Overview of Indirect Influences on Movement
Historically, the corticospinal and corticobulbar tracts were considered to be part of the pyramidal system because their fibers run in the medullary pyramids. More recently, the pyramidal/extrapyramidal nomenclature has been dropped in favor of more descriptive terms such as direct (corticospinal and corticobulbar) and indirect activation pathways in the motor system. Physiologically, the corticospinal and corticobulbar are monosynaptic; an upper motor neuron (UMN) projects and synapses on a lower motor neuron (LMN) which in turn innervates skeletal muscle. Thus, they directly control voluntary motor activity. However, there are numerous other polysynaptic pathways that also influence movement, which were referred to as the extrapyramidal system. For the purposes of this discussion, theses tracts will be identified as indirect pathways. In the indirect system, neuronal activity also begins in the cortex and then project to structures such as the basal ganglia, brainstem nuclei, and cerebellum before synapsing on LMN (). The role of the indirect pathways is to modify or influence neural impulses originating in the cerebral cortex. These pathways include the rubrospinal, reticulospinal, vestibulospinal, and tectospinal tracts as well as the basal ganglia and cerebellum ().
Inhibit and facilitates cortical voluntary movement; increase or reduces muscle tone | ||
Fig. 17.1 Connections of the cortex with the basal ganglia and cerebellum: programming of complex movements. The pyramidal motor system (the primary motor cortex and the pyramidal tract arising from it) is assisted by the basal ganglia and cerebellum in the planning and programming of complex movements. While afferent fibers of the motor nuclei (green) project directly to the basal ganglia (left) without synapsing, the cerebellum is indirectly controlled via pontine nuclei. The motor thalamus provides a feedback loop for both structures. The efferent fibers of the basal nuclei and cerebellum are distributed to lower structures including the spinal cord. The importance of the basal ganglia and cerebellum in voluntary movements can be appreciated by noting the effects of lesions in these structures. Although diseases of the basal ganglia impair the initiation and execution of movements (e.g., in Parkinson’s disease), cerebellar lesions are characterized by uncoordinated movements (e.g., the reeling movements of inebriation caused by a temporary toxic insult to the cerebellum). (Reproduced with permission from Schuenke M, Schulte E, Schumacher U. THIEME Atlas of Anatomy Second Edition, Vol 3. ©Thieme 2016. Illustrations by Markus Voll and Karl Wesker.)

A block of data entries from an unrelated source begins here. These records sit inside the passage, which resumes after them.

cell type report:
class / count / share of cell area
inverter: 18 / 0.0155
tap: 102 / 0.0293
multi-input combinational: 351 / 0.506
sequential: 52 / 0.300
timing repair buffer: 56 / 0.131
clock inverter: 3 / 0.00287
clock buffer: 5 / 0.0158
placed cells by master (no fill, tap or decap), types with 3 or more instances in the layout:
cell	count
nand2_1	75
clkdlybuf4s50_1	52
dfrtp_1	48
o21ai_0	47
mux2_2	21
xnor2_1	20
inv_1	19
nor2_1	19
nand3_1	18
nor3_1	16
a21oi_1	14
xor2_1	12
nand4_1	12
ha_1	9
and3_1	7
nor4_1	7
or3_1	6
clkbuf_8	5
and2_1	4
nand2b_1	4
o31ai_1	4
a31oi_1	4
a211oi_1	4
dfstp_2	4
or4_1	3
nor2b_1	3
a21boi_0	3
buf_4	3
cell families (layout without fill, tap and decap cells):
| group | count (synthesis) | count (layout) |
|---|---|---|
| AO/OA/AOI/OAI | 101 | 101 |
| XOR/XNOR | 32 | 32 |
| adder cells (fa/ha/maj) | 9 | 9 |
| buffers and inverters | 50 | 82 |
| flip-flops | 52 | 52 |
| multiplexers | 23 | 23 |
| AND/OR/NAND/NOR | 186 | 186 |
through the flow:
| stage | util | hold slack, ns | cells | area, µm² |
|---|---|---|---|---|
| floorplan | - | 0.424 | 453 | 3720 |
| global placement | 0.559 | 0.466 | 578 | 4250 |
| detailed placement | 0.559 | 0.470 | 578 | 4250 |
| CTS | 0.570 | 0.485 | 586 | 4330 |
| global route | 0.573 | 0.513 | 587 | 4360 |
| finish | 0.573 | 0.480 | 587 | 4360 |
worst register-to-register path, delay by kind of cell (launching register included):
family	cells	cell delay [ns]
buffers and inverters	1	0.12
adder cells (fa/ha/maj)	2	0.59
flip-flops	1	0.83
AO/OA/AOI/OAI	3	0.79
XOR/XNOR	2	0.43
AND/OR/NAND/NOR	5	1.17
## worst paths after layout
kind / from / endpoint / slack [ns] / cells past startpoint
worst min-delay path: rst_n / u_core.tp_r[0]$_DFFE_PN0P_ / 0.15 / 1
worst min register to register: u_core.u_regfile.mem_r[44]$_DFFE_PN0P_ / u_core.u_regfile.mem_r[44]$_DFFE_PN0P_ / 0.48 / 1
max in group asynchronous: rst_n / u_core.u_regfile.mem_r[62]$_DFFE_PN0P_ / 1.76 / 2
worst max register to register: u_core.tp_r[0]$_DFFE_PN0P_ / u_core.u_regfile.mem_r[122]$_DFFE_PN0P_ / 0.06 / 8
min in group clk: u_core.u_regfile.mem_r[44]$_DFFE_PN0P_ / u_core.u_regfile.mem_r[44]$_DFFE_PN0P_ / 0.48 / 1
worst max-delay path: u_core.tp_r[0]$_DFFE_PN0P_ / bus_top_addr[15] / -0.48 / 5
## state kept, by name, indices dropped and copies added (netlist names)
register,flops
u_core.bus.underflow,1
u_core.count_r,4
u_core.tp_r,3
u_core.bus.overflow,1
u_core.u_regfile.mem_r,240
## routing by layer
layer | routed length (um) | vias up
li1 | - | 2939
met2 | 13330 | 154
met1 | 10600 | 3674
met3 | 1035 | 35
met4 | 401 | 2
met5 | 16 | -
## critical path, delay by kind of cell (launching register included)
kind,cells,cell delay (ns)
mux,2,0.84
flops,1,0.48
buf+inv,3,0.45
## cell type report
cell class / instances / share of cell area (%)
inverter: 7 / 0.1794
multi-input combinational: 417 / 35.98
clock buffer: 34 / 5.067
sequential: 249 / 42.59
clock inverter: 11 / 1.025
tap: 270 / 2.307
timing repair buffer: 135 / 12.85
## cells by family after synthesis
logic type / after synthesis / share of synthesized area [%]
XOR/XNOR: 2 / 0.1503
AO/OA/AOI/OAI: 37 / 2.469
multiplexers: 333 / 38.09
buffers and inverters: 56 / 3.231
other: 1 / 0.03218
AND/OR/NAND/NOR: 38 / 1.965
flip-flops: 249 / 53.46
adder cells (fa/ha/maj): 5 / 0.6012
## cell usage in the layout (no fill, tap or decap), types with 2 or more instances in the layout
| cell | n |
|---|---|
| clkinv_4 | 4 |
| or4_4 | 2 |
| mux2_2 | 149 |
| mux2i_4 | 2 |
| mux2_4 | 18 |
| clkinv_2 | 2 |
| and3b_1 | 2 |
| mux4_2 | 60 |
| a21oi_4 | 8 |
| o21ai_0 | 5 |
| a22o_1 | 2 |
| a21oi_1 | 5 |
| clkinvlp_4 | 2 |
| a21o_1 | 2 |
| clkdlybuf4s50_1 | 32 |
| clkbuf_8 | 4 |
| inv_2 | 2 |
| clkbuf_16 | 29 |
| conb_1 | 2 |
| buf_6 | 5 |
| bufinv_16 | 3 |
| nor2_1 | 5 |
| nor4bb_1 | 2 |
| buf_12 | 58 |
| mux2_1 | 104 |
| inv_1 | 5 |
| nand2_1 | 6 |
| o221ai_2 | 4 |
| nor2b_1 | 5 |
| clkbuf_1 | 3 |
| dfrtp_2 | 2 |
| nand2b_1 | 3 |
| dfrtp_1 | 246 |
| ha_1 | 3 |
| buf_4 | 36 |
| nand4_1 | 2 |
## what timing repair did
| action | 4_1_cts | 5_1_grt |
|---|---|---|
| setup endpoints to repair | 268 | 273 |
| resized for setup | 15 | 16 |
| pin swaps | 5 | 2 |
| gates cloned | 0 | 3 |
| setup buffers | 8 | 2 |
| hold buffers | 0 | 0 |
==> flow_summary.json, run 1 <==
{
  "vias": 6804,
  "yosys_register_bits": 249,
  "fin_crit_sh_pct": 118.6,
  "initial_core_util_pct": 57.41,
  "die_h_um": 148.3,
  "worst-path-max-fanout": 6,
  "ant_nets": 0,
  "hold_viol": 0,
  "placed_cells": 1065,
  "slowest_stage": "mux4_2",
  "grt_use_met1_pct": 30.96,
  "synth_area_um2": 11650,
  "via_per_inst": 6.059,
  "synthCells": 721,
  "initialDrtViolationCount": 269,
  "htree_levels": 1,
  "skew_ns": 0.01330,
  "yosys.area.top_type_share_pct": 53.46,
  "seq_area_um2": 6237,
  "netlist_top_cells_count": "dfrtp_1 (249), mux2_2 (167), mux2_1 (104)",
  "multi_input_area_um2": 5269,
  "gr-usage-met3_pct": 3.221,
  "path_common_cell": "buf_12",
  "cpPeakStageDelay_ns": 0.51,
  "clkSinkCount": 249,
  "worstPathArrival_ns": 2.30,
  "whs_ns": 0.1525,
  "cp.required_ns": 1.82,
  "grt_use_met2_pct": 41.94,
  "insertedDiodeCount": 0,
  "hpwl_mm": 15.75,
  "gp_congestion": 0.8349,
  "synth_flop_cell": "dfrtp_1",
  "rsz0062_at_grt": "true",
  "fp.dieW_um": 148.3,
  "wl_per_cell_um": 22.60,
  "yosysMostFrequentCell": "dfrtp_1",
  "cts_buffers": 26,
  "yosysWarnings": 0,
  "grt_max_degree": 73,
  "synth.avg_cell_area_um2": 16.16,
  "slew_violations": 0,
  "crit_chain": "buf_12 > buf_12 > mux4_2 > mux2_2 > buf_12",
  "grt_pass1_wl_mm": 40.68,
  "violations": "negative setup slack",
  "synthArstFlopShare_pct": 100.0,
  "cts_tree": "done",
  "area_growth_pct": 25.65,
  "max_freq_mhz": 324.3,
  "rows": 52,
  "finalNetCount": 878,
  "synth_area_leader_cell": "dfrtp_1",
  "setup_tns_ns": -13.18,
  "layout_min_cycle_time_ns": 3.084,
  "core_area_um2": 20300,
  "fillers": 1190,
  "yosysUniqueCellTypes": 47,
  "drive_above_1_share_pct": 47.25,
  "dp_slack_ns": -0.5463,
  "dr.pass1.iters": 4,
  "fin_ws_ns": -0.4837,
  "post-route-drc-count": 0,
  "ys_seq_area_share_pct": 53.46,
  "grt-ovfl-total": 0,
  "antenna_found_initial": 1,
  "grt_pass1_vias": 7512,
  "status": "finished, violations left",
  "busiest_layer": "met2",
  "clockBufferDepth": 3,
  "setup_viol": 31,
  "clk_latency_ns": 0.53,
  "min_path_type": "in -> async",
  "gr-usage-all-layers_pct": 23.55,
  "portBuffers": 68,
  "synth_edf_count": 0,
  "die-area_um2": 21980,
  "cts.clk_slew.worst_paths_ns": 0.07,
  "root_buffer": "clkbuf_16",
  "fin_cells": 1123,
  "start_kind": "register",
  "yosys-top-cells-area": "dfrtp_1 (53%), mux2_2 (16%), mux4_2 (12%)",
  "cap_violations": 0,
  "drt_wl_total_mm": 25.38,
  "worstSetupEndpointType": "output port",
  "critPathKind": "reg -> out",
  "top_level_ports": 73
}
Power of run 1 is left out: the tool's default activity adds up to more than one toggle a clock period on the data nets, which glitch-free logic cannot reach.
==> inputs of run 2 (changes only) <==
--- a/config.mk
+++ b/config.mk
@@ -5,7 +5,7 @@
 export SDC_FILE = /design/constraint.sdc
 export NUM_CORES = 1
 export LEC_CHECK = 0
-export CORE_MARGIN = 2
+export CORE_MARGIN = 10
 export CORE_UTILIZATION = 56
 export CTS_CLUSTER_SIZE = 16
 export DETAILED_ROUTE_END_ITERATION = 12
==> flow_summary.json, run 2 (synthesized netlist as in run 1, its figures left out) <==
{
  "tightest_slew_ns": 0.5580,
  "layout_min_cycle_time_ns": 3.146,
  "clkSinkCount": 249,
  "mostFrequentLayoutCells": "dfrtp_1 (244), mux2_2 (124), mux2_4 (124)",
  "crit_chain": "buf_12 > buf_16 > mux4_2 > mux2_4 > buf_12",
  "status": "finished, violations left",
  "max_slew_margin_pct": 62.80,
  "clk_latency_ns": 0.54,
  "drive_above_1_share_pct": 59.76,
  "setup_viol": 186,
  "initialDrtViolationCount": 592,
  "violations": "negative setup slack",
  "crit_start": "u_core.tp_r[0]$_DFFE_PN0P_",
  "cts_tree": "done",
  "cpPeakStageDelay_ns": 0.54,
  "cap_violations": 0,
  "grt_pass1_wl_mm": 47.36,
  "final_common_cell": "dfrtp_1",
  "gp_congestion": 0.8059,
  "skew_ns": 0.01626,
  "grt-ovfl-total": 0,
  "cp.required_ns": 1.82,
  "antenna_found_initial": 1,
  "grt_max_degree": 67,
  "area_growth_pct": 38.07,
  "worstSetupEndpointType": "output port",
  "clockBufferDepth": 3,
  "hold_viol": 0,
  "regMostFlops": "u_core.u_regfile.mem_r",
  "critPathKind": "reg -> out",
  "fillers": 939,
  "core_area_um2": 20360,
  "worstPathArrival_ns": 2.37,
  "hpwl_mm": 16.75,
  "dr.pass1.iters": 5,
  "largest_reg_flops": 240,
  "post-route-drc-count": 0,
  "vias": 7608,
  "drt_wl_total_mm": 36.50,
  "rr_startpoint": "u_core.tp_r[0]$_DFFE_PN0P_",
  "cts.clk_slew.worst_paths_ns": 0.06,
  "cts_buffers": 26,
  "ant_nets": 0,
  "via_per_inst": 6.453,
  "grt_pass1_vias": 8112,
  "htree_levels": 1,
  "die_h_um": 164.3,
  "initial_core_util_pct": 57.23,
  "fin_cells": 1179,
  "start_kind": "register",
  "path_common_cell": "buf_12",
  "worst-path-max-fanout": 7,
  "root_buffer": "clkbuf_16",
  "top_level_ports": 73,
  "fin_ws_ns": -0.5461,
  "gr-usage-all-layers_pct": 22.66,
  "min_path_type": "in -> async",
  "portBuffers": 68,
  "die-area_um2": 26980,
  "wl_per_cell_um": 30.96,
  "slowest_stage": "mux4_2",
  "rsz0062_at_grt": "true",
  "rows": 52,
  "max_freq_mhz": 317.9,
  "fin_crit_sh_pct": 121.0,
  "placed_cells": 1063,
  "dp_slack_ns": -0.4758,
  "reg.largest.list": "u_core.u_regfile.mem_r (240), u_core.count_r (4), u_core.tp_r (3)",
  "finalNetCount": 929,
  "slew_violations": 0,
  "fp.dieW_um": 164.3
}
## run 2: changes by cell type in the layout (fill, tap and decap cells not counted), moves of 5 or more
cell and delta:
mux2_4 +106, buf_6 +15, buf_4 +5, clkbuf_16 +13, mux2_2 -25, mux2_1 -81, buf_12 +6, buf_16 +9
### config.mk
export PLATFORM = sky130hd
export DESIGN_NAME = sar_conv_sched
export DESIGN_NICKNAME = d
export VERILOG_FILES = /design/src/rtl/sar_conv_sched.sv
export SDC_FILE = /design/constraint.sdc
export NUM_CORES = 1
export LEC_CHECK = 0
export BUFFER_PORTS_ARGS = -buffer_cell sky130_fd_sc_hd__buf_4
export CAP_MARGIN = 20
export CORE_MARGIN = 3
export CORE_UTILIZATION = 54
export DETAILED_ROUTE_END_ITERATION = 8
export PLACE_DENSITY_LB_ADDON = 0.15
export SYNTH_ARGS = -nofsm -noshare
export SYNTH_HDL_FRONTEND = slang
export SYNTH_SLANG_ARGS = --single-unit
### constraint.sdc
create_clock -name i_clk -period 2.8 [get_ports i_clk]
set_input_delay 0.14 -clock i_clk [delete_from_list [all_inputs] [get_ports i_clk]]
set_output_delay 0.14 -clock i_clk [all_outputs]
set_load 0.1 [all_outputs]
### src/rtl/sar_conv_sched.sv
// Round-robin scheduler sharing one SAR ADC digital back end among several requesters,
// with an end-of-conversion watchdog that recovers a hung back end through its reset.
module sar_conv_sched #(
    parameter int ADC_RESOLUTION = 10,
    parameter int NUM_REQ        = 4,
    parameter int TIMEOUT_CYCLES = 64,
    parameter int RST_CYCLES     = 3
) (
    input  logic                       i_clk,
    input  logic                       i_rst,
    input  logic [NUM_REQ-1:0]         i_req,
    output logic [NUM_REQ-1:0]         o_gnt,
    output logic                       o_busy,
    output logic                       o_start,
    output logic                       o_dbe_rstn,
    input  logic                       i_eoc,
    input  logic [ADC_RESOLUTION-1:0]  i_a2d,
    output logic [ADC_RESOLUTION-1:0]  o_data,
    output logic                       o_data_vld,
    output logic [$clog2(NUM_REQ)-1:0] o_data_id,
    output logic                       o_timeout
);

    localparam int IDW = $clog2(NUM_REQ);
    localparam int WDW = $clog2(TIMEOUT_CYCLES) + 1;
    localparam int RCW = $clog2(RST_CYCLES) + 1;
    localparam logic [WDW-1:0] WDOG_LIMIT = WDW'(TIMEOUT_CYCLES - 1);
    localparam logic [RCW-1:0] RCNT_LAST  = RCW'(RST_CYCLES - 1);
    localparam logic [IDW-1:0] LAST_ID    = IDW'(NUM_REQ - 1);

    typedef enum logic [1:0] {
        S_RECOVER,
        S_IDLE,
        S_START,
        S_WAIT
    } state_t;

    state_t                    state, state_nxt;
    logic [IDW-1:0]            rr_ptr, rr_ptr_nxt;
    logic [IDW-1:0]            winner, winner_nxt;
    logic [WDW-1:0]            wdog, wdog_nxt, wdog_inc;
    logic [RCW-1:0]            rcnt, rcnt_nxt;
    logic                      eoc_prev, eoc_edge;

    logic [IDW-1:0]            cand;
    logic [IDW-1:0]            pick;
    logic                      any_req;
    logic [NUM_REQ-1:0]        pick_onehot;
    logic [IDW-1:0]            ptr_after;

    logic [NUM_REQ-1:0]        gnt_nxt;
    logic                      busy_nxt;
    logic                      start_nxt;
    logic                      dbe_rstn_nxt;
    logic [ADC_RESOLUTION-1:0] data_nxt;
    logic                      data_vld_nxt;
    logic [IDW-1:0]            data_id_nxt;
    logic                      timeout_nxt;

    // Walk downward so the candidate closest above the pointer is the one left standing.
    always_comb begin
        cand    = '0;
        pick    = '0;
        any_req = 1'b0;
        for (int i = NUM_REQ - 1; i >= 0; i--) begin
            cand = IDW'((int'(rr_ptr) + i) % NUM_REQ);
            if (i_req[cand]) begin
                pick    = cand;
                any_req = 1'b1;
            end
        end
        for (int i = 0; i < NUM_REQ; i++) begin
            pick_onehot[i] = (IDW'(i) == pick);
        end
    end

    assign ptr_after = (winner == LAST_ID) ? '0 : winner + IDW'(1);
    assign eoc_edge  = i_eoc & ~eoc_prev;
    assign wdog_inc  = wdog + WDW'(1);

    always_comb begin
        state_nxt    = state;
        rr_ptr_nxt   = rr_ptr;
        winner_nxt   = winner;
        wdog_nxt     = wdog;
        rcnt_nxt     = rcnt;
        gnt_nxt      = o_gnt;
        start_nxt    = 1'b0;
        dbe_rstn_nxt = o_dbe_rstn;
        data_nxt     = o_data;
        data_vld_nxt = 1'b0;
        data_id_nxt  = o_data_id;
        timeout_nxt  = 1'b0;

        case (state)
            S_RECOVER: begin
                dbe_rstn_nxt = 1'b0;
                if (rcnt == RCNT_LAST) begin
                    rcnt_nxt     = '0;
                    dbe_rstn_nxt = 1'b1;
                    state_nxt    = S_IDLE;
                end else begin
                    rcnt_nxt = rcnt + RCW'(1);
                end
            end
            S_IDLE: begin
                if (any_req) begin
                    winner_nxt = pick;
                    gnt_nxt    = pick_onehot;
                    start_nxt  = 1'b1;
                    state_nxt  = S_START;
                end
            end
            S_START: begin
                wdog_nxt  = '0;
                state_nxt = S_WAIT;
            end
            S_WAIT: begin
                // The threshold is tested on the incremented count; an eoc edge in that cycle still wins.
                wdog_nxt = wdog_inc;
                if (eoc_edge) begin
                    data_nxt     = i_a2d;
                    data_id_nxt  = winner;
                    data_vld_nxt = 1'b1;
                    gnt_nxt      = '0;
                    rr_ptr_nxt   = ptr_after;
                    state_nxt    = S_IDLE;
                end else if (wdog_inc == WDOG_LIMIT) begin
                    timeout_nxt  = 1'b1;
                    gnt_nxt      = '0;
                    rr_ptr_nxt   = ptr_after;
                    dbe_rstn_nxt = 1'b0;
                    rcnt_nxt     = '0;
                    state_nxt    = S_RECOVER;
                end
            end
            default: begin
                state_nxt = S_RECOVER;
            end
        endcase

        busy_nxt = (state_nxt != S_IDLE);
    end

    // eoc history tracks the pin in every state, so an eoc still high from the last
    // conversion cannot look like a fresh edge when WAIT begins.
    always_ff @(posedge i_clk) begin
        if (i_rst) begin
            state      <= S_RECOVER;
            rr_ptr     <= '0;
            winner     <= '0;
            wdog       <= '0;
            rcnt       <= '0;
            eoc_prev   <= 1'b0;
            o_gnt      <= '0;
            o_busy     <= 1'b1;
            o_start    <= 1'b0;
            o_dbe_rstn <= 1'b0;
            o_data     <= '0;
            o_data_vld <= 1'b0;
            o_data_id  <= '0;
            o_timeout  <= 1'b0;
        end else begin
            state      <= state_nxt;
            rr_ptr     <= rr_ptr_nxt;
            winner     <= winner_nxt;
            wdog       <= wdog_nxt;
            rcnt       <= rcnt_nxt;
            eoc_prev   <= i_eoc;
            o_gnt      <= gnt_nxt;
            o_busy     <= busy_nxt;
            o_start    <= start_nxt;
            o_dbe_rstn <= dbe_rstn_nxt;
            o_data     <= data_nxt;
            o_data_vld <= data_vld_nxt;
            o_data_id  <= data_id_nxt;
            o_timeout  <= timeout_nxt;
        end
    end

endmodule

==> Word level (Yosys, flattened, before mapping) <==
Index checks and enable logic that the tools add are counted.
{ "word_totals": {"inputBits": 17, "ff_bits": 38} }
{ "classes": {"n_eq_ne": 14, "bitwise": 4, "addsub": 6, "reduce_logical": 14, "muxes": 40, "n_lt_le_gt_ge": 4} }
{ "op_table": {"columns": ["cell", "n"], "rows": [
  ["$mux W2", 11],
  ["$mux W1", 14],
  ["$pmux W7 S2", 1],
  ["$lt A2 B3 Y1 const B", 4],
  ["$mux W4", 3],
  ["$mux W3", 3],
  ["$bmux W1 S2", 4],
  ["$pmux W2 S4", 1],
  ["$pmux W4 S2", 1],
  ["$reduce_bool A2 Y1", 4],
  ["$add A7 B1 Y7 const B", 1],
  ["$eq A7 B6 Y1 const B", 1],
  ["$eq A2 B2 Y1 const B", 3],
  ["$ne A2 B2 Y1 const B", 3],
  ["$pmux W3 S2", 1],
  ["$reduce_and A2 Y1", 3],
  ["$reduce_and A3 Y1", 2],
  ["$add A2 B1 Y2 const B", 2],
  ["$add A2 B2 Y2 const B", 2],
  ["$eq A2 B2 Y1 const A", 2],
  ["$logic_not A2 Y1", 2],
  ["$reduce_or A2 Y1", 2],
  ["$add A3 B1 Y3 const B", 1],
  ["$eq A3 B2 Y1 const B", 1],
  ["other kinds (8)", 10]
]} }

==> Logic depth before layout (Yosys ltp) <==
{ "logic_depth": {"ltp_word": 10, "mapped_depth": 7, "mapped_depth_nobuf": 6} }

==> Worst setup path before layout <==
OpenSTA, ideal clock, no wires.
{ "synth_timing": {"path_kind": "reg-to-reg", "from": "register wdog[0]", "to": "register o_gnt[0]", "n_path_buf": 0, "required_time_ns": 2.679, "stages_incl_launch_ff": 6, "period_less_slack_ns": 1.824, "setup_slack_ns": 0.976, "arrival_ns": 1.703, "path_cell_list": "dfxtp_1 -> ha_1 -> a221oi_1 -> o22a_2 -> a211oi_4 -> mux2_4"} }
{ "synth_between": {"elab_chain_cells": 4} }
{ "synth_lines": {"columns": ["item", "line", "rtl"], "rows": [
  ["start: declaration", "41", "logic [WDW-1:0] wdog, wdog_nxt, wdog_inc;"],
  ["start signal: assignment", "167", "wdog <= wdog_nxt;"],
  ["$add A7 B1 Y7", "79", "assign wdog_inc = wdog + WDW'(1);"],
  ["$eq A7 B6 Y1", "128", "end else if (wdog_inc == WDOG_LIMIT) begin"],
  ["$ne A3 B3 Y1 (no line)", null, null],
  ["$reduce_and A3 Y1 (no line)", null, null],
  ["end signal: assignment", "170", "o_gnt <= gnt_nxt;"],
  ["end: declaration", "12", "output logic [NUM_REQ-1:0] o_gnt,"]
]} }
No other way between the ends.
A chain may end at the register's enable or synchronous reset.

==> Final worst setup path <==
Ends and elaborated chain as after synthesis.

Brainstem Nuclei and Tracts
The brainstem houses several nuclei that are important in movement. UMN in the cortex directly influences spinal cord circuits by synapsing on LMN in the ventral horn of the spinal cord or by synapsing on cranial nerve motor nuclei in the brainstem. Indirectly, some cortical neurons influence movement via polysynaptic pathways involving the red nucleus, vestibular nuclei, reticular nuclei, and from neurons located in the superior colliculus of the midbrain. These nuclei are associated with descending motor tracts that influence movement ().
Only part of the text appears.